═══ DATA FOR PROCESSING ═══

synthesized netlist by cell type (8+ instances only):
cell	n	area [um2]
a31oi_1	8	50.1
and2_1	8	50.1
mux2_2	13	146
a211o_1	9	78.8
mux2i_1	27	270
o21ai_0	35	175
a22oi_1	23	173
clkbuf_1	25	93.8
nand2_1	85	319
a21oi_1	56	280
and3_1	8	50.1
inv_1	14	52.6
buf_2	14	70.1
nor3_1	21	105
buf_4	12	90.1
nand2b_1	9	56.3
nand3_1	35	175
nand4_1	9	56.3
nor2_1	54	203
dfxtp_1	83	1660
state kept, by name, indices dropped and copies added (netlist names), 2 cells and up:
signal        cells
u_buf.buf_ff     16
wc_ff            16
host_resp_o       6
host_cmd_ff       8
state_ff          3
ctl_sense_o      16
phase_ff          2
## src/design/tpg_pkg.sv

```systemverilog
package tpg_pkg;

    // Register byte offsets on the Wishbone slave.
    localparam logic [7:0] TPG_CTRL_ADDR   = 8'h00; // Enable, polarities, options.
    localparam logic [7:0] TPG_DIV_ADDR    = 8'h04; // Pixel clock divider.
    localparam logic [7:0] TPG_LINE_ADDR   = 8'h08; // Line sync width and waits.
    localparam logic [7:0] TPG_FRAME_ADDR  = 8'h0c; // Frame sync width and waits.
    localparam logic [7:0] TPG_SIZE_ADDR   = 8'h10; // Pixels per line, display lines per frame.
    localparam logic [7:0] TPG_PIXEL_ADDR  = 8'h14; // Pixel word to drive.
    localparam logic [7:0] TPG_STATUS_ADDR = 8'h18; // Live timing state.

    // Control register bit positions.
    localparam int TPG_CTRL_EN    = 0; // Run the generator.
    localparam int TPG_CTRL_FPOL  = 1; // Frame sync active high when set.
    localparam int TPG_CTRL_LPOL  = 2; // Line sync active high when set.
    localparam int TPG_CTRL_VPOL  = 3; // Data-valid active high when set.
    localparam int TPG_CTRL_CPOL  = 4; // Shift clock inverted when set.
    localparam int TPG_CTRL_DPOL  = 5; // Pixel data inverted when set.
    localparam int TPG_CTRL_GATE  = 6; // Stop shift clock in sync and blanking.
    localparam int TPG_CTRL_ALT   = 7; // Alternate panel variant.
    localparam int TPG_CTRL_WIDTH = 8; // Implemented control bits.

    // Reset values.
    localparam logic [TPG_CTRL_WIDTH-1:0] TPG_CTRL_RST = 8'h00;
    localparam logic [7:0]  TPG_DIV_RST   = 8'h03;
    localparam logic [31:0] TPG_LINE_RST  = 32'h0001_0101;
    localparam logic [31:0] TPG_FRAME_RST = 32'h0001_0101;
    localparam logic [31:0] TPG_SIZE_RST  = 32'h00f0_0140;

    // Fixed idle interval after the line back wait, in shift periods.
    localparam logic [1:0] TPG_IDLE_BLANK = 2'h2;
    localparam logic [1:0] TPG_IDLE_DISP  = 2'h1;
    // Gap from the idle interval to data-valid on every line, in shift periods.
    localparam logic [1:0] TPG_T10_NORM   = 2'h1;
    localparam logic [1:0] TPG_T10_ALT    = 2'h2;
    // Least delay from frame sync end to first data-valid.
    localparam logic [15:0] TPG_T4_MIN    = 16'h0002;

    // Horizontal phases of one line.
    typedef enum logic [2:0] {
        TPG_H_SYNC,
        TPG_H_BACK,
        TPG_H_IDLE,
        TPG_H_T10,
        TPG_H_ACTIVE,
        TPG_H_FRONT
    } tpg_hstate_e;

endpackage : tpg_pkg

```

## src/design/tpg_clk_div.sv

```systemverilog
`timescale 1ns/1ps

// Divides the system clock into a one-cycle shift enable every div+1 cycles.
module tpg_clk_div #(
    parameter int WIDTH = 8
) (
    input  wire logic             clock,
    input  wire logic             reset,
    input  wire logic             run,
    input  wire logic [WIDTH-1:0] div,
    output logic                  tick
);

    logic [WIDTH-1:0] cnt_q; // Cycles since the last tick.
    logic [WIDTH-1:0] cnt_d;
    logic             wrap;  // Count reached the divider value.

    assign wrap  = (cnt_q >= div);
    assign cnt_d = wrap ? '0 : cnt_q + 1'b1;
    assign tick  = run && wrap;

    // Counter is held cleared while idle so the first tick is deterministic.
    always_ff @(posedge clock or posedge reset) begin
        if (reset) begin
            cnt_q <= '0;
        end else begin
            cnt_q <= run ? cnt_d : '0;
        end
    end

endmodule : tpg_clk_div

```

## src/design/tpg_timing_gen.sv

```systemverilog
// Chosen here: the Wishbone register port and the placing of the registers.
`timescale 1ns/1ps

module tpg_timing_gen
    import tpg_pkg::*;
#(
    parameter int PIX_W = 16 // Pixel data bus width.
) (
    input  wire logic        clock,
    input  wire logic        reset,
    input  wire logic [7:0]  wb_adr_i,
    input  wire logic [31:0] wb_dat_i,
    output logic      [31:0] wb_dat_o,
    input  wire logic        wb_we_i,
    input  wire logic [3:0]  wb_sel_i,
    input  wire logic        wb_cyc_i,
    input  wire logic        wb_stb_i,
    output logic             wb_ack_o,
    output logic             wb_err_o,
    output logic             shift_clock,
    output logic             line_sync,
    output logic             frame_sync,
    output logic             data_valid,
    output logic [PIX_W-1:0] pixel_data_bus
);
    import tpg_pkg::*;

    ////////////////////////////////////////////////////////////////////////////
    // Register file.

    logic [TPG_CTRL_WIDTH-1:0] ctrl_q;  // Control bits.
    logic [7:0]                div_q;   // Pixel clock divider.
    logic [31:0]               line_q;  // [7:0] width, [15:8] back, [23:16] front.
    logic [31:0]               frame_q; // [7:0] width, [15:8] back, [23:16] front.
    logic [31:0]               size_q;  // [15:0] pixels per line, [31:16] lines.
    logic [PIX_W-1:0]          pixel_q; // Pixel word driven during data-valid.
    logic                      ack_q;   // Single-cycle acknowledge.
    logic                      err_q;   // Unmapped address answer.
    logic [31:0]               rdat_q;  // Registered read data.

    // Byte-lane merge for a 32-bit register write.
    function automatic logic [31:0] merge(input logic [31:0] old, input logic [31:0] nw,
                                          input logic [3:0] sel);
        logic [31:0] r;
        r = old;
        for (int i = 0; i < 4; i++) begin
            if (sel[i]) begin
                r[i*8 +: 8] = nw[i*8 +: 8];
            end
        end
        return r;
    endfunction : merge

    wire req      = wb_cyc_i && wb_stb_i && !ack_q && !err_q; // New access.
    wire hit_ctrl = (wb_adr_i == TPG_CTRL_ADDR);
    wire hit_div  = (wb_adr_i == TPG_DIV_ADDR);
    wire hit_line = (wb_adr_i == TPG_LINE_ADDR);
    wire hit_frm  = (wb_adr_i == TPG_FRAME_ADDR);
    wire hit_size = (wb_adr_i == TPG_SIZE_ADDR);
    wire hit_pix  = (wb_adr_i == TPG_PIXEL_ADDR);
    wire hit_stat = (wb_adr_i == TPG_STATUS_ADDR);
    wire hit_any  = hit_ctrl | hit_div | hit_line | hit_frm | hit_size | hit_pix | hit_stat;
    // Writes land on the edge that shows ack to the master, while it still holds the request.
    wire wr       = ack_q && wb_cyc_i && wb_stb_i && wb_we_i;

    logic [31:0] status_w; // Live state, assigned below.
    wire  [31:0] rmux =
        hit_ctrl ? 32'(ctrl_q) : hit_div ? 32'(div_q) : hit_line ? line_q :
        hit_frm ? frame_q : hit_size ? size_q : hit_pix ? 32'(pixel_q) :
        hit_stat ? status_w : 32'h0000_0000;
    wire  [31:0] wnew = merge(rmux, wb_dat_i, wb_sel_i); // Addressed register after the write.

    // Acknowledge one cycle after the request, drop it the cycle after.
    always_ff @(posedge clock or posedge reset) begin
        if (reset) begin
            ack_q  <= 1'b0;
            err_q  <= 1'b0;
            rdat_q <= 32'h0000_0000;
        end else begin
            ack_q  <= req && hit_any;
            err_q  <= req && !hit_any; // Unmapped addresses answer with err.
            rdat_q <= rmux;
        end
    end

    // Register writes; the status word is read-only.
    always_ff @(posedge clock or posedge reset) begin
        if (reset) begin
            ctrl_q  <= TPG_CTRL_RST;
            div_q   <= TPG_DIV_RST;
            line_q  <= TPG_LINE_RST;
            frame_q <= TPG_FRAME_RST;
            size_q  <= TPG_SIZE_RST;
            pixel_q <= '0;
        end else if (wr) begin
            if (hit_ctrl) ctrl_q  <= wnew[TPG_CTRL_WIDTH-1:0];
            if (hit_div)  div_q   <= wnew[7:0];
            if (hit_line) line_q  <= wnew;
            if (hit_frm)  frame_q <= wnew;
            if (hit_size) size_q  <= wnew;
            if (hit_pix)  pixel_q <= wnew[PIX_W-1:0];
        end
    end

    assign wb_ack_o = ack_q;
    assign wb_err_o = err_q;
    assign wb_dat_o = rdat_q;

    ////////////////////////////////////////////////////////////////////////////
    // Shift period enable.

    logic tick; // One pulse per shift-clock period.
    wire  run = ctrl_q[TPG_CTRL_EN];

    tpg_clk_div #(
        .WIDTH (8)
    ) tpg_clk_div_i (
        .clock (clock),
        .reset (reset),
        .run   (run),
        .div   (div_q),
        .tick  (tick)
    );

    ////////////////////////////////////////////////////////////////////////////
    // Field decode.

    wire [15:0] lwidth  = 16'(line_q[7:0]);
    wire [15:0] lback   = 16'(line_q[15:8]);
    wire [15:0] lfront  = 16'(line_q[23:16]);
    wire [15:0] fwidth  = 16'(frame_q[7:0]);
    wire [15:0] fback   = 16'(frame_q[15:8]);
    wire [15:0] ffront  = 16'(frame_q[23:16]);
    wire [15:0] pixels_per_line    = size_q[15:0];
    wire [15:0] ymax    = size_q[31:16];

    ////////////////////////////////////////////////////////////////////////////
    // Line and frame sequencer. Frame lines: sync, back-wait lines,
    // display lines, front-wait lines; each line runs the full horizontal
    // sequence, with the idle phase one period shorter on display lines.

    typedef enum logic [1:0] {
        TPG_V_SYNC,
        TPG_V_BACK,
        TPG_V_DISP,
        TPG_V_FRONT
    } tpg_vstate_e;

    tpg_hstate_e hs_q, hs_d;
    tpg_vstate_e vs_q, vs_d;
    logic [15:0] hcnt_q, hcnt_d; // Periods left in the current phase.
    logic [15:0] vcnt_q, vcnt_d; // Lines left in the current frame phase.
    logic        first_q, first_d; // Display line straight after frame sync (set only with no back wait).

    wire last = (hcnt_q == 16'h0000);
    // Display lines drive data-valid; the last front line is blanking anyway.
    wire disp = (vs_q == TPG_V_DISP);
    wire next_disp = (vs_d == TPG_V_DISP);

    // Advance the vertical phase at the end of a line.
    always_comb begin
        vs_d    = vs_q;
        vcnt_d  = vcnt_q;
        first_d = first_q;
        if (vcnt_q != 16'h0000) begin
            vcnt_d = vcnt_q - 16'h0001;
        end else begin
            unique case (vs_q)
                TPG_V_SYNC: begin
                    // Back-wait lines; zero falls through to display.
                    vs_d    = (fback == 16'h0000) ? TPG_V_DISP : TPG_V_BACK;
                    vcnt_d  = (fback == 16'h0000) ? ymax - 16'h0001 : fback - 16'h0001;
                    first_d = 1'b1;
                end
                TPG_V_BACK: begin
                    vs_d   = TPG_V_DISP;
                    vcnt_d = ymax - 16'h0001;
                end
                TPG_V_DISP: begin
                    vs_d   = (ffront == 16'h0000) ? TPG_V_SYNC : TPG_V_FRONT;
                    vcnt_d = (ffront == 16'h0000) ? fwidth - 16'h0001 : ffront - 16'h0001;
                end
                TPG_V_FRONT: begin
                    vs_d   = TPG_V_SYNC;
                    vcnt_d = fwidth - 16'h0001;
                end
            endcase
        end
    end

    // Horizontal phase machine, stepped once per shift period.
    always_comb begin
        hs_d   = hs_q;
        hcnt_d = hcnt_q - 16'h0001;
        if (last) begin
            unique case (hs_q)
                TPG_H_SYNC: begin
                    hs_d   = TPG_H_BACK;
                    hcnt_d = lback;
                end
                TPG_H_BACK: begin
                    hs_d   = TPG_H_IDLE;
                    // Two periods when blanking, one while displaying.
                    hcnt_d = 16'(disp ? TPG_IDLE_DISP : TPG_IDLE_BLANK) - 16'h0001;
                end
                TPG_H_IDLE: begin
                    // Extra gap before data-valid on every line; longer in the alternate variant.
                    hs_d   = TPG_H_T10;
                    hcnt_d = 16'(ctrl_q[TPG_CTRL_ALT] ? TPG_T10_ALT : TPG_T10_NORM)
                             - 16'h0001;
                end
                TPG_H_T10: begin
                    hs_d   = TPG_H_ACTIVE;
                    hcnt_d = pixels_per_line - 16'h0001;
                end
                TPG_H_ACTIVE: begin
                    hs_d   = TPG_H_FRONT;
                    hcnt_d = lfront;
                end
                TPG_H_FRONT: begin
                    hs_d   = TPG_H_SYNC;
                    hcnt_d = lwidth;
                end
                default: begin
                    hs_d   = TPG_H_SYNC;
                    hcnt_d = lwidth;
                end
            endcase
        end
    end

    wire line_end = last && (hs_q == TPG_H_FRONT);

    // Sequencer state; held at the start of a line while disabled.
    always_ff @(posedge clock or posedge reset) begin
        if (reset) begin
            hs_q    <= TPG_H_SYNC;
            vs_q    <= TPG_V_SYNC;
            hcnt_q  <= 16'h0000;
            vcnt_q  <= 16'h0000;
            first_q <= 1'b0;
        end else if (!run) begin
            hs_q    <= TPG_H_SYNC;
            vs_q    <= TPG_V_SYNC;
            hcnt_q  <= lwidth;
            vcnt_q  <= fwidth - 16'h0001;
            first_q <= 1'b0;
        end else if (tick) begin
            hs_q   <= hs_d;
            hcnt_q <= hcnt_d;
            if (line_end) begin
                vs_q    <= vs_d;
                vcnt_q  <= vcnt_d;
                first_q <= first_d && next_disp;
            end else if (hs_q == TPG_H_ACTIVE) begin
                first_q <= 1'b0;
            end
        end
    end

    ////////////////////////////////////////////////////////////////////////////
    // Panel outputs.

    wire fs_act = run && (vs_q == TPG_V_SYNC);
    wire ls_act = run && (hs_q == TPG_H_SYNC);
    wire dv_act = run && disp && (hs_q == TPG_H_ACTIVE);
    // Clock gating: stopped during frame sync or data-valid inactive.
    wire sclk_on = !ctrl_q[TPG_CTRL_GATE] || (dv_act && !fs_act);

    logic sclk_q, fs_q, ls_q, dv_q;
    logic [PIX_W-1:0] pd_q;

    // Registered outputs; the shift clock is high for one system clock of each period.
    // With a divider of zero the tick never drops, so the clock then stands high.
    always_ff @(posedge clock or posedge reset) begin
        if (reset) begin
            sclk_q <= 1'b0;
            fs_q   <= 1'b0;
            ls_q   <= 1'b0;
            dv_q   <= 1'b0;
            pd_q   <= '0;
        end else begin
            sclk_q <= run && sclk_on && tick;
            fs_q   <= fs_act ^ !ctrl_q[TPG_CTRL_FPOL];
            ls_q   <= ls_act ^ !ctrl_q[TPG_CTRL_LPOL];
            dv_q   <= dv_act ^ !ctrl_q[TPG_CTRL_VPOL];
            pd_q   <= (dv_act ? pixel_q : '0) ^ {PIX_W{ctrl_q[TPG_CTRL_DPOL]}};
        end
    end

    assign shift_clock    = sclk_q ^ ctrl_q[TPG_CTRL_CPOL];
    assign frame_sync     = fs_q;
    assign line_sync      = ls_q;
    assign data_valid     = dv_q;
    assign pixel_data_bus = pd_q;
    assign status_w = {24'h000000, first_q, dv_act, ls_act, fs_act, 1'b0, hs_q};

endmodule : tpg_timing_gen

```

═══

YOUR GOAL: Your reply should be only the number of lines in the preceding data that include the word "fwidth".

EXERCISE OUTPUT: 4